:: Aim of the task ::
Among the entries below, please show each line that carries the word "with".

:: Records ::
**src/rtl/ov5640_cfg_pkg.sv**
```systemverilog
// rtl/ov5640_cfg_pkg.sv - shared types for the OV5640 init sequencer; OV5640_CFG_READBACK_EN adds the READBACK state
package ov5640_cfg_pkg;

   localparam logic [15:0] CFG_DELAY_MARKER = 16'hFFFF;

   typedef enum logic [3:0] {
      ST_IDLE     = 4'd0,
      ST_PWRUP    = 4'd1,
      ST_FETCH    = 4'd2,
      ST_DECODE   = 4'd3,
      ST_WRITE    = 4'd4,
      ST_DELAY    = 4'd5,
      ST_NEXT     = 4'd6,
      ST_DONE     = 4'd7,
`ifdef OV5640_CFG_READBACK_EN
      ST_FAIL     = 4'd8,
      ST_READBACK = 4'd9
`else
      ST_FAIL     = 4'd8
`endif
   } cfg_state_e;

   typedef struct packed {
      logic [15:0] sub_addr;
      logic [7:0]  data;
   } cfg_entry_t;

   function automatic logic is_delay_entry(input cfg_entry_t e);
      return e.sub_addr == CFG_DELAY_MARKER;
   endfunction

endpackage

```
**src/rtl/cfg_delay_timer.sv**
```systemverilog
// rtl/cfg_delay_timer.sv - loadable down-counter shared by power-up wait and table delay entries
module cfg_delay_timer (
   input  logic        clk_i,
   input  logic        rst_ni,
   input  logic        load_i,
   input  logic [31:0] count_i,
   output logic        expired_o
);

   logic [31:0] count_q;

   // A loaded value N keeps expired_o low for N cycles, then holds at zero.
   always_ff @(posedge clk_i or negedge rst_ni) begin
      if (!rst_ni) begin
         count_q <= '0;
      end else if (load_i) begin
         count_q <= count_i;
      end else if (count_q != 32'd0) begin
         count_q <= count_q - 32'd1;
      end
   end

   assign expired_o = (count_q == 32'd0);

endmodule

```
**src/rtl/ov5640_cfg_sequencer.sv**
```systemverilog
// rtl/ov5640_cfg_sequencer.sv - walks an init table into SCCB writes with delays and retries
// OV5640_CFG_READBACK_EN: verify each write with an SCCB read of the same register
module ov5640_cfg_sequencer
   import ov5640_cfg_pkg::*;
#(
   parameter int         TABLE_LEN      = 256,
   parameter logic [7:0] DEVICE_ADDR    = 8'h78,
   parameter int         POWERUP_CYCLES = 20_000_000,
   parameter int         DELAY_UNIT     = 50_000,
   parameter int         MAX_RETRY      = 3
) (
   input  logic        clk,
   input  logic        rest_n,
   input  logic        start,
   output logic [9:0]  rom_addr,
   input  logic [23:0] rom_data,
   output logic [7:0]  sccb_device_addr,
   output logic [15:0] sccb_sub_addr,
   output logic        sccb_read,
   output logic        sccb_write,
   output logic [7:0]  sccb_write_data,
   input  logic        sccb_request_done,
   input  logic [7:0]  sccb_read_data,
   input  logic        sccb_resp_valid,
   input  logic        sccb_error,
   output logic        busy,
   output logic        cfg_done,
   output logic        cfg_error,
   output logic [9:0]  fail_index
);

   localparam int          RW          = (MAX_RETRY < 1) ? 1 : $clog2(MAX_RETRY + 1);
   localparam logic [RW-1:0] RETRY_LIMIT = RW'(MAX_RETRY);
   localparam logic [9:0]  LAST_IDX    = 10'(TABLE_LEN - 1);
   localparam logic [31:0] PWRUP_LOAD  = (POWERUP_CYCLES > 0) ? 32'(POWERUP_CYCLES - 1) : 32'd0;

   cfg_state_e      state_q;
   logic [9:0]      idx_q;
   logic [RW-1:0]   retry_q;
   cfg_entry_t      entry_q;
   logic [7:0]      dev_q;
   logic            wr_q;
   logic            busy_q;
   logic            done_q;
   logic            err_q;
   logic [9:0]      fail_idx_q;

   cfg_entry_t      rom_entry;
   logic [31:0]     delay_cycles;
   logic            start_ok;
   logic            tmr_load_d;
   logic [31:0]     tmr_count_d;
   logic            tmr_expired;
   logic            attempt_done;
   logic            attempt_fail;
   cfg_state_e      after_ok;

   assign rom_entry    = rom_data;
   assign delay_cycles = 32'(rom_entry.data) * 32'(DELAY_UNIT);
   assign start_ok     = start && (state_q == ST_IDLE || state_q == ST_DONE || state_q == ST_FAIL);

   // The timer is loaded one cycle early so the state it gates lasts exactly the requested count.
   always_comb begin
      tmr_load_d  = 1'b0;
      tmr_count_d = 32'd0;
      if (start_ok) begin
         tmr_load_d  = 1'b1;
         tmr_count_d = PWRUP_LOAD;
      end else if (state_q == ST_DECODE && is_delay_entry(rom_entry)) begin
         tmr_load_d  = 1'b1;
         tmr_count_d = (delay_cycles == 32'd0) ? 32'd0 : delay_cycles - 32'd1;
      end
   end

   cfg_delay_timer u_timer (
      .clk_i     (clk),
      .rst_ni    (rest_n),
      .load_i    (tmr_load_d),
      .count_i   (tmr_count_d),
      .expired_o (tmr_expired)
   );

`ifdef OV5640_CFG_READBACK_EN
   logic rd_q;
   logic rb_armed_q;
   logic rb_match_q;
   logic rb_ok_now;

   assign rb_ok_now    = sccb_resp_valid ? (sccb_read_data == entry_q.data) : rb_match_q;
   assign attempt_done = sccb_request_done &&
                         (state_q == ST_WRITE || (state_q == ST_READBACK && rb_armed_q));
   assign attempt_fail = sccb_error || (state_q == ST_READBACK && !rb_ok_now);
   assign after_ok     = (state_q == ST_WRITE) ? ST_READBACK : ST_NEXT;
   assign sccb_read    = rd_q;
`else
   logic unused_rb;

   assign attempt_done = sccb_request_done && state_q == ST_WRITE;
   assign attempt_fail = sccb_error;
   assign after_ok     = ST_NEXT;
   assign sccb_read    = 1'b0;
   assign unused_rb    = ^{sccb_read_data, sccb_resp_valid};
`endif

   always_ff @(posedge clk or negedge rest_n) begin
      if (!rest_n) begin
         state_q    <= ST_IDLE;
         idx_q      <= '0;
         retry_q    <= '0;
         entry_q    <= '0;
         dev_q      <= '0;
         wr_q       <= 1'b0;
         busy_q     <= 1'b0;
         done_q     <= 1'b0;
         err_q      <= 1'b0;
         fail_idx_q <= '0;
`ifdef OV5640_CFG_READBACK_EN
         rd_q       <= 1'b0;
         rb_armed_q <= 1'b0;
         rb_match_q <= 1'b0;
`endif
      end else if (attempt_done) begin
         wr_q <= 1'b0;
`ifdef OV5640_CFG_READBACK_EN
         rd_q       <= 1'b0;
         rb_armed_q <= 1'b0;
`endif
         if (!attempt_fail) begin
            state_q <= after_ok;
         end else if (retry_q == RETRY_LIMIT) begin
            state_q    <= ST_FAIL;
            busy_q     <= 1'b0;
            err_q      <= 1'b1;
            fail_idx_q <= idx_q;
         end else begin
            // Going back through FETCH guarantees a request-free cycle before the reissue.
            retry_q <= retry_q + RW'(1);
            state_q <= ST_FETCH;
         end
      end else begin
         case (state_q)
            ST_IDLE, ST_DONE, ST_FAIL: begin
               if (start) begin
                  state_q    <= ST_PWRUP;
                  busy_q     <= 1'b1;
                  done_q     <= 1'b0;
                  err_q      <= 1'b0;
                  fail_idx_q <= '0;
                  idx_q      <= '0;
                  retry_q    <= '0;
               end
            end
            ST_PWRUP: begin
               if (tmr_expired) state_q <= ST_FETCH;
            end
            ST_FETCH: begin
               state_q <= ST_DECODE;
            end
            ST_DECODE: begin
               entry_q <= rom_entry;
               if (is_delay_entry(rom_entry)) begin
                  state_q <= ST_DELAY;
               end else begin
                  state_q <= ST_WRITE;
                  wr_q    <= 1'b1;
                  dev_q   <= DEVICE_ADDR;
               end
            end
            ST_WRITE: begin
               state_q <= ST_WRITE;
            end
`ifdef OV5640_CFG_READBACK_EN
            ST_READBACK: begin
               // First cycle stays quiet so the read never follows request_done directly.
               if (!rb_armed_q) begin
                  rb_armed_q <= 1'b1;
                  rd_q       <= 1'b1;
                  rb_match_q <= 1'b0;
               end else if (sccb_resp_valid) begin
                  rb_match_q <= (sccb_read_data == entry_q.data);
               end
            end
`endif
            ST_DELAY: begin
               if (tmr_expired) state_q <= ST_NEXT;
            end
            ST_NEXT: begin
               retry_q <= '0;
               if (idx_q == LAST_IDX) begin
                  state_q <= ST_DONE;
                  busy_q  <= 1'b0;
                  done_q  <= 1'b1;
               end else begin
                  idx_q   <= idx_q + 10'd1;
                  state_q <= ST_FETCH;
               end
            end
            default: begin
               state_q <= ST_IDLE;
            end
         endcase
      end
   end

   assign rom_addr         = idx_q;
   assign sccb_device_addr = dev_q;
   assign sccb_sub_addr    = entry_q.sub_addr;
   assign sccb_write_data  = entry_q.data;
   assign sccb_write       = wr_q;
   assign busy             = busy_q;
   assign cfg_done         = done_q;
   assign cfg_error        = err_q;
   assign fail_index       = fail_idx_q;

endmodule

```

:: Answer to this task ::
// rtl/ov5640_cfg_sequencer.sv - walks an init table into SCCB writes with delays and retries
// OV5640_CFG_READBACK_EN: verify each write with an SCCB read of the same register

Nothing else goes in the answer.